`src/sv/spi_rac_pkg.sv`:
```
// ----------------------------------------------------------------------------
// spi_rac_pkg
// Shared opcodes, narrow register list and result type for the SPI
// register access slave.
// ----------------------------------------------------------------------------
package spi_rac_pkg;

  localparam logic [7:0] OP_SETADDR  = 8'h20;
  localparam logic [7:0] OP_WRITEREG = 8'h2D;
  localparam logic [7:0] OP_READREG  = 8'h6D;
  localparam logic [7:0] READ_STATUS = 8'h80;

  localparam int unsigned NumNarrow = 8;

  // registers that are accessed as 16 bits, all others are 32 bits
  localparam logic [15:0] NARROW_REGS [NumNarrow] = '{
    16'h0400, 16'h0404, 16'h0410, 16'h21F0,
    16'h0A28, 16'h0908, 16'h0C08, 16'h22F0
  };

  typedef struct packed {
    logic [7:0]  miso_value;
    logic        write_strobe;
    logic [15:0] reg_address;
    logic [31:0] write_data;
    logic        read_strobe;
    logic        wide_access;
    logic        ignored_flag;
  } result_t;

  function automatic logic is_wide(input logic [15:0] addr);
    logic wide;
    wide = 1'b1;
    for (int i = 0; i < NumNarrow; i++) begin
      if (NARROW_REGS[i] == addr) wide = 1'b0;
    end
    return wide;
  endfunction

endpackage

```
`src/sv/spi_register_access_slave_core.sv`:
```
// path: a transaction is captured in the input register, then moves through the decode
//   stage into the result register once that slot is free or being emptied
// throughput: one byte per cycle while out_ready_i does not stall the result, set by the
//   input register feeding the decode stage and the result register behind it; both advance together
// reset: rst_ni clears both stage valids, the command state (idle, no frame),
//   the address and the shift/latch registers
// ----------------------------------------------------------------------------
// spi_register_access_slave_core
// Device-side SPI command front end: opcode decode, address load, register
// write assembly and read data return, one MISO byte per MOSI byte.
// ----------------------------------------------------------------------------
module spi_register_access_slave_core (
  input  logic        clk_i,
  input  logic        rst_ni,
  // input channel
  input  logic        in_valid_i,
  output logic        in_ready_o,
  input  logic        frame_start_i,
  input  logic [7:0]  mosi_value_i,
  input  logic [31:0] read_value_i,
  // result channel
  output logic        out_valid_o,
  input  logic        out_ready_i,
  output logic [7:0]  miso_value_o,
  output logic        write_strobe_o,
  output logic [15:0] reg_address_o,
  output logic [31:0] write_data_o,
  output logic        read_strobe_o,
  output logic        wide_access_o,
  output logic        ignored_flag_o
);

  // input register stage
  logic        in_vld_q, in_vld_d;
  logic        fs_q;
  logic [7:0]  mosi_q;
  logic [31:0] rv_q;

  // result register stage
  logic                 out_vld_q, out_vld_d;
  spi_rac_pkg::result_t res_q;
  spi_rac_pkg::result_t res_comb;

  logic in_fire;
  logic advance;

  // the decode stage moves when it holds a byte and the result slot is free
  // or being emptied in this cycle
  assign advance    = in_vld_q && (!out_vld_q || out_ready_i);
  assign in_ready_o = !in_vld_q || advance;
  assign in_fire    = in_valid_i && in_ready_o;

  always_comb begin
    in_vld_d = in_vld_q;
    if (in_fire) begin
      in_vld_d = 1'b1;
    end else if (advance) begin
      in_vld_d = 1'b0;
    end

    out_vld_d = out_vld_q;
    if (advance) begin
      out_vld_d = 1'b1;
    end else if (out_ready_i) begin
      out_vld_d = 1'b0;
    end
  end

  // command state is stepped exactly once per transaction, when it moves on
  spi_rac_decode u_decode (
    .clk_i         (clk_i),
    .rst_ni        (rst_ni),
    .step_i        (advance),
    .frame_start_i (fs_q),
    .mosi_value_i  (mosi_q),
    .read_value_i  (rv_q),
    .result_o      (res_comb)
  );

  always_ff @(posedge clk_i or negedge rst_ni) begin
    if (!rst_ni) begin
      in_vld_q  <= 1'b0;
      out_vld_q <= 1'b0;
    end else begin
      in_vld_q  <= in_vld_d;
      out_vld_q <= out_vld_d;
    end
  end

  // payload registers, no reset needed
  always_ff @(posedge clk_i) begin
    if (in_fire) begin
      fs_q   <= frame_start_i;
      mosi_q <= mosi_value_i;
      rv_q   <= read_value_i;
    end
    if (advance) begin
      res_q <= res_comb;
    end
  end

  assign out_valid_o    = out_vld_q;
  assign miso_value_o   = res_q.miso_value;
  assign write_strobe_o = res_q.write_strobe;
  assign reg_address_o  = res_q.reg_address;
  assign write_data_o   = res_q.write_data;
  assign read_strobe_o  = res_q.read_strobe;
  assign wide_access_o  = res_q.wide_access;
  assign ignored_flag_o = res_q.ignored_flag;

endmodule

```
`src/sv/spi_rac_decode.sv`:
```
// ----------------------------------------------------------------------------
// spi_rac_decode
// Command state and per-byte decode; state advances on each stepped byte.
// ----------------------------------------------------------------------------
module spi_rac_decode (
  input  logic                   clk_i,
  input  logic                   rst_ni,
  input  logic                   step_i,
  input  logic                   frame_start_i,
  input  logic [7:0]             mosi_value_i,
  input  logic [31:0]            read_value_i,
  output spi_rac_pkg::result_t   result_o
);

  typedef enum logic [2:0] {
    PH_IDLE,
    PH_ADDR,
    PH_WRITE,
    PH_READ,
    PH_DONE
  } phase_e;

  phase_e      phase_q, phase_d;
  logic [2:0]  pos_q, pos_d;
  logic [15:0] addr_q, addr_d;
  logic [7:0]  ashift_q, ashift_d;
  logic [31:0] dshift_q, dshift_d;
  logic [31:0] rlatch_q, rlatch_d;

  logic        wide_cur;
  logic [2:0]  nbytes;
  logic [2:0]  pos_inc;
  logic [31:0] dshift_next;
  logic [2:0]  byte_sel;

  always_comb begin
    wide_cur    = spi_rac_pkg::is_wide(addr_q);
    nbytes      = wide_cur ? 3'd4 : 3'd2;
    pos_inc     = pos_q + 3'd1;
    dshift_next = {dshift_q[23:0], mosi_value_i};
    byte_sel    = nbytes - pos_q;

    phase_d  = phase_q;
    pos_d    = pos_q;
    addr_d   = addr_q;
    ashift_d = ashift_q;
    dshift_d = dshift_q;
    rlatch_d = rlatch_q;

    result_o = '0;

    if (frame_start_i) begin
      pos_d = 3'd0;
      unique case (mosi_value_i)
        spi_rac_pkg::OP_SETADDR: begin
          phase_d = PH_ADDR;
        end
        spi_rac_pkg::OP_WRITEREG: begin
          phase_d  = PH_WRITE;
          dshift_d = '0;
        end
        spi_rac_pkg::OP_READREG: begin
          phase_d              = PH_READ;
          rlatch_d             = read_value_i;
          result_o.read_strobe = 1'b1;
        end
        default: begin
          phase_d               = PH_DONE;
          result_o.ignored_flag = 1'b1;
        end
      endcase
    end else begin
      unique case (phase_q)
        PH_ADDR: begin
          if (pos_q == 3'd0) begin
            ashift_d = mosi_value_i;
            pos_d    = 3'd1;
          end else begin
            addr_d  = {ashift_q, mosi_value_i};
            phase_d = PH_DONE;
          end
        end
        PH_WRITE: begin
          dshift_d = dshift_next;
          pos_d    = pos_inc;
          if (pos_inc >= nbytes) begin
            result_o.write_strobe = 1'b1;
            result_o.write_data   = wide_cur ? dshift_next : {16'h0, dshift_next[15:0]};
            phase_d               = PH_DONE;
          end
        end
        PH_READ: begin
          if (pos_q == 3'd0) begin
            result_o.miso_value = spi_rac_pkg::READ_STATUS;
          end else begin
            result_o.miso_value = rlatch_q[{byte_sel[1:0], 3'b000} +: 8];
          end
          pos_d = pos_inc;
          if (pos_inc > nbytes) phase_d = PH_DONE;
        end
        default: begin
          result_o.ignored_flag = 1'b1;
        end
      endcase
    end

    result_o.reg_address = addr_d;
    result_o.wide_access = spi_rac_pkg::is_wide(addr_d);
  end

  always_ff @(posedge clk_i or negedge rst_ni) begin
    if (!rst_ni) begin
      phase_q  <= PH_IDLE;
      pos_q    <= '0;
      addr_q   <= '0;
      ashift_q <= '0;
      dshift_q <= '0;
      rlatch_q <= '0;
    end else if (step_i) begin
      phase_q  <= phase_d;
      pos_q    <= pos_d;
      addr_q   <= addr_d;
      ashift_q <= ashift_d;
      dshift_q <= dshift_d;
      rlatch_q <= rlatch_d;
    end
  end

endmodule

```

=-=-=-=-=

=== TASK BRIEF ===
The answer should consist of every line above in which "that" appears.

=== RESPONSE TO THIS EXERCISE ===
  // registers that are accessed as 16 bits, all others are 32 bits
//   stage into the result register once that slot is free or being emptied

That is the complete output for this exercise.